An in situ methodology based on immobilized redox indicators has been developed to determine when Fe(III)-reducing conditions exist in environmental systems. The redox indicators thionine (Thi, formal potential at pH 7 (E70′) equals 66 mV), toluidine blue O (TB, E70′=31 mV), and cresyl violet (CV, E70′=−75 mV) have been immobilized to 40–60 μm agarose beads via an amine–aldehyde coupling reaction. These beads were packed into a flow cell to allow spectrophotometric monitoring of the redox state of simple solutions and wastewater slurries pumped from in a bioreactor. Fe(II), a product of microbial activity, at levels observed in real systems reduces both the free (non-immobilized) and immobilized redox indicator to different degrees for samples with pH 6.5 or higher.

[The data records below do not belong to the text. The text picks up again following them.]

`src/ife_pkg.sv`:
```
`default_nettype none

package ife_pkg;

    // ************************************************************
    // Field positions, numbered from 0 at the most significant bit
    // ************************************************************
    localparam int IFE_OPCODE_FIRST   = 0;
    localparam int IFE_OPCODE_LAST    = 5;
    localparam int IFE_FSMASK_FIRST   = 7;
    localparam int IFE_FSMASK_LAST    = 14;
    localparam int IFE_FRA_FIRST      = 11;
    localparam int IFE_FRA_LAST       = 15;
    localparam int IFE_FRB_FIRST      = 16;
    localparam int IFE_FRB_LAST       = 20;
    localparam int IFE_FRC_FIRST      = 21;
    localparam int IFE_FRC_LAST       = 25;
    localparam int IFE_FRDS_FIRST     = 6;
    localparam int IFE_FRDS_LAST      = 10;
    localparam int IFE_FSIMM_FIRST    = 16;
    localparam int IFE_FSIMM_LAST     = 19;
    localparam int IFE_DISP_FIRST     = 6;
    localparam int IFE_DISP_LAST      = 29;
    localparam int IFE_LINK_BIT       = 31;
    localparam int IFE_MBEGIN_FIRST   = 21;
    localparam int IFE_MBEGIN_LAST    = 25;
    localparam int IFE_MEND_FIRST     = 26;
    localparam int IFE_MEND_LAST      = 30;
    localparam int IFE_NBYTES_FIRST   = 16;
    localparam int IFE_NBYTES_LAST    = 20;
    localparam int IFE_OVEN_BIT       = 21;
    localparam int IFE_GPRA_FIRST     = 11;
    localparam int IFE_GPRA_LAST      = 15;

    // ************************************************************
    // Arithmetic constants and reset values
    // ************************************************************
    localparam logic [31:0] IFE_INSN_BYTES = 32'h0000_0004;
    localparam logic [31:0] IFE_RESET_WORD = 32'h0000_0000;

    typedef struct packed {
        logic [5:0]  opcode;
        logic [7:0]  fp_status_field_mask;
        logic [4:0]  fp_src_a_spec;
        logic [4:0]  fp_src_b_spec;
        logic [4:0]  fp_src_c_spec;
        logic [4:0]  fp_dest_spec;
        logic [4:0]  fp_store_src_spec;
        logic [3:0]  fp_status_immediate;
        logic [31:0] long_branch_disp;
        logic        link_update_bit;
        logic [4:0]  mask_begin;
        logic [4:0]  mask_end;
        logic [31:0] rotate_mask;
        logic [4:0]  string_byte_count;
        logic        overflow_enable;
        logic [4:0]  gp_reg_a_spec;
    } ife_fields_type;

    typedef struct packed {
        logic        write;
        logic [31:0] addr;
    } ife_link_type;

endpackage

`default_nettype wire

```
`src/ife_insn_field_extract.sv`:
```
`timescale 1ns/1ps
`default_nettype none

// Notes on behaviour
// - Status field mask from bits 7..14
// - FP sources from 11..15, 16..20, 21..25
// - FP destination and store source from 6..10
// - Four-bit status immediate from bits 16..19
// - 24-bit displacement, append 00, sign-extend
// - Bit 31 on branch writes next address
// - Rotate mask ones from begin through end
// - String byte count from bits 16..20
// - Bit 21 on extended arithmetic enables overflow flag updates
// - General register specifier from bits 11..15
module ife_insn_field_extract
    import ife_pkg::*;
(
    input  wire logic           CLK,
    input  wire logic           RST_B,
    input  wire logic           INSN_VALID,
    input  wire logic [31:0]    INSN,
    input  wire logic [31:0]    INSN_ADDR,
    input  wire logic           IS_BRANCH,
    input  wire logic           IS_EXT_ARITH,
    output var  logic           FIELDS_VALID,
    output var  ife_fields_type FIELDS,
    output var  ife_link_type   LINK
);

    // ************************************************************
    // Helpers
    // ************************************************************
    // Right-justified field between big-endian positions first..last
    function automatic logic [31:0] ife_field(input logic [31:0] word,
                                              input int          first,
                                              input int          last);
        logic [31:0] result;
        result = '0;
        for (int i = first; i <= last; i++) begin
            result[last - i] = word[31 - i];
        end
        return result;
    endfunction

    function automatic logic ife_bit(input logic [31:0] word, input int pos);
        return word[31 - pos];
    endfunction

    // Ones from big-endian position mb through me; wraps when mb > me
    function automatic logic [31:0] ife_rot_mask(input logic [4:0] mb,
                                                 input logic [4:0] me);
        logic [31:0] mask;
        mask = '0;
        for (int i = 0; i < 32; i++) begin
            if (mb <= me) begin
                mask[31 - i] = (i >= int'(mb)) && (i <= int'(me));
            end else begin
                mask[31 - i] = (i >= int'(mb)) || (i <= int'(me));
            end
        end
        return mask;
    endfunction

    // ************************************************************
    // Field arithmetic
    // ************************************************************
    // Sign-extended byte displacement from the 24-bit word offset
    function automatic logic [31:0] ife_sext_disp(input logic [23:0] offset);
        logic [31:0] result;
        result = {{6{offset[23]}}, offset, 2'b00};
        return result;
    endfunction

    // Address of the following instruction; wraps at the top of memory
    function automatic logic [31:0] ife_next_addr(input logic [31:0] addr);
        logic [31:0] result;
        result = addr + IFE_INSN_BYTES;
        return result;
    endfunction

    // ************************************************************
    // Raw fields
    // ************************************************************
    logic [5:0]  raw_opcode;
    logic [7:0]  raw_fsmask;
    logic [4:0]  raw_fra;
    logic [4:0]  raw_frb;
    logic [4:0]  raw_frc;
    logic [4:0]  raw_frds;
    logic [3:0]  raw_fsimm;
    logic [23:0] raw_disp;
    logic        raw_link;
    logic [4:0]  raw_mbegin;
    logic [4:0]  raw_mend;
    logic [4:0]  raw_nbytes;
    logic        raw_oven;
    logic [4:0]  raw_gpra;
    logic [31:0] raw_rot_mask;

    always_comb begin
        // Every field is cut here once and shared by the groups below
        raw_opcode = 6'(ife_field(INSN, IFE_OPCODE_FIRST,
                                  IFE_OPCODE_LAST));
        raw_fsmask = 8'(ife_field(INSN, IFE_FSMASK_FIRST,
                                  IFE_FSMASK_LAST));
        raw_fra    = 5'(ife_field(INSN, IFE_FRA_FIRST,
                                  IFE_FRA_LAST));
        raw_frb    = 5'(ife_field(INSN, IFE_FRB_FIRST,
                                  IFE_FRB_LAST));
        raw_frc    = 5'(ife_field(INSN, IFE_FRC_FIRST,
                                  IFE_FRC_LAST));
        raw_frds   = 5'(ife_field(INSN, IFE_FRDS_FIRST,
                                  IFE_FRDS_LAST));
        raw_fsimm  = 4'(ife_field(INSN, IFE_FSIMM_FIRST,
                                  IFE_FSIMM_LAST));
        raw_disp   = 24'(ife_field(INSN, IFE_DISP_FIRST,
                                   IFE_DISP_LAST));
        raw_mbegin = 5'(ife_field(INSN, IFE_MBEGIN_FIRST,
                                  IFE_MBEGIN_LAST));
        raw_mend   = 5'(ife_field(INSN, IFE_MEND_FIRST,
                                  IFE_MEND_LAST));
        raw_nbytes = 5'(ife_field(INSN, IFE_NBYTES_FIRST,
                                  IFE_NBYTES_LAST));
        raw_gpra   = 5'(ife_field(INSN, IFE_GPRA_FIRST,
                                  IFE_GPRA_LAST));
        raw_link   = ife_bit(INSN, IFE_LINK_BIT);
        raw_oven   = ife_bit(INSN, IFE_OVEN_BIT);
    end

    always_comb begin
        // Begin past end gives a wrapped mask, as rotates need
        raw_rot_mask = ife_rot_mask(raw_mbegin, raw_mend);
    end

    // ************************************************************
    // Valid pulse
    // ************************************************************
    logic next_valid;

    always_comb begin
        next_valid = INSN_VALID;
    end

    // Registered so the pulse lines up with the fields
    always_ff @(posedge CLK or negedge RST_B) begin
        if (!RST_B) begin
            FIELDS_VALID <= 1'b0;
        end else begin
            FIELDS_VALID <= next_valid;
        end
    end

    // ************************************************************
    // Instruction fields
    // ************************************************************
    ife_fields_type next_fields;

    always_comb begin
        next_fields = FIELDS;
        // Fields hold their last value between instructions so the
        // execute stage sees no glitching operands while stalled
        if (INSN_VALID) begin
            next_fields.opcode               = raw_opcode;
            next_fields.fp_status_field_mask = raw_fsmask;
            next_fields.fp_src_a_spec        = raw_fra;
            next_fields.fp_src_b_spec        = raw_frb;
            next_fields.fp_src_c_spec        = raw_frc;
            next_fields.fp_dest_spec         = raw_frds;
            next_fields.fp_store_src_spec    = raw_frds;
            next_fields.fp_status_immediate  = raw_fsimm;
            next_fields.long_branch_disp     = ife_sext_disp(raw_disp);
            next_fields.link_update_bit      = raw_link;
            next_fields.mask_begin           = raw_mbegin;
            next_fields.mask_end             = raw_mend;
            next_fields.rotate_mask          = raw_rot_mask;
            next_fields.string_byte_count    = raw_nbytes;
            next_fields.overflow_enable      = IS_EXT_ARITH && raw_oven;
            next_fields.gp_reg_a_spec        = raw_gpra;
        end
    end

    // No enable here: the hold lives in the next-value logic
    always_ff @(posedge CLK or negedge RST_B) begin
        if (!RST_B) begin
            FIELDS <= '0;
        end else begin
            FIELDS <= next_fields;
        end
    end

    // ************************************************************
    // Link register request
    // ************************************************************
    ife_link_type next_link;

    always_comb begin
        // Write is a pulse; the address holds for a late consumer
        next_link.write = 1'b0;
        next_link.addr  = LINK.addr;
        if (INSN_VALID) begin
            // Link register left untouched unless a branch sets the bit
            next_link.write = IS_BRANCH && raw_link;
            next_link.addr  = ife_next_addr(INSN_ADDR);
        end
    end

    always_ff @(posedge CLK or negedge RST_B) begin
        if (!RST_B) begin
            LINK.write <= 1'b0;
            LINK.addr  <= IFE_RESET_WORD;
        end else begin
            LINK <= next_link;
        end
    end

endmodule

`default_nettype wire

```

At pH 7, immobilized Thi and TB are significantly reduced at Fe(II) concentrations greater than 0.1 and 0.3 mM, respectively. CV, with the lowest formal potential, requires Fe(II) levels in excess of 10 mM. The degree of reduction of the indicators (i.e. the fraction of indicator oxidized) observed during titrations can be qualitatively modeled with a simple equilibrium model based on ferrihydrite or lepidocrocite as the Fe(III)-solid phase. The reversibility of Fe(II)-indicator reactions was also demonstrated by showing that the reduced indicator becomes re-oxidized when Fe(II) levels decrease.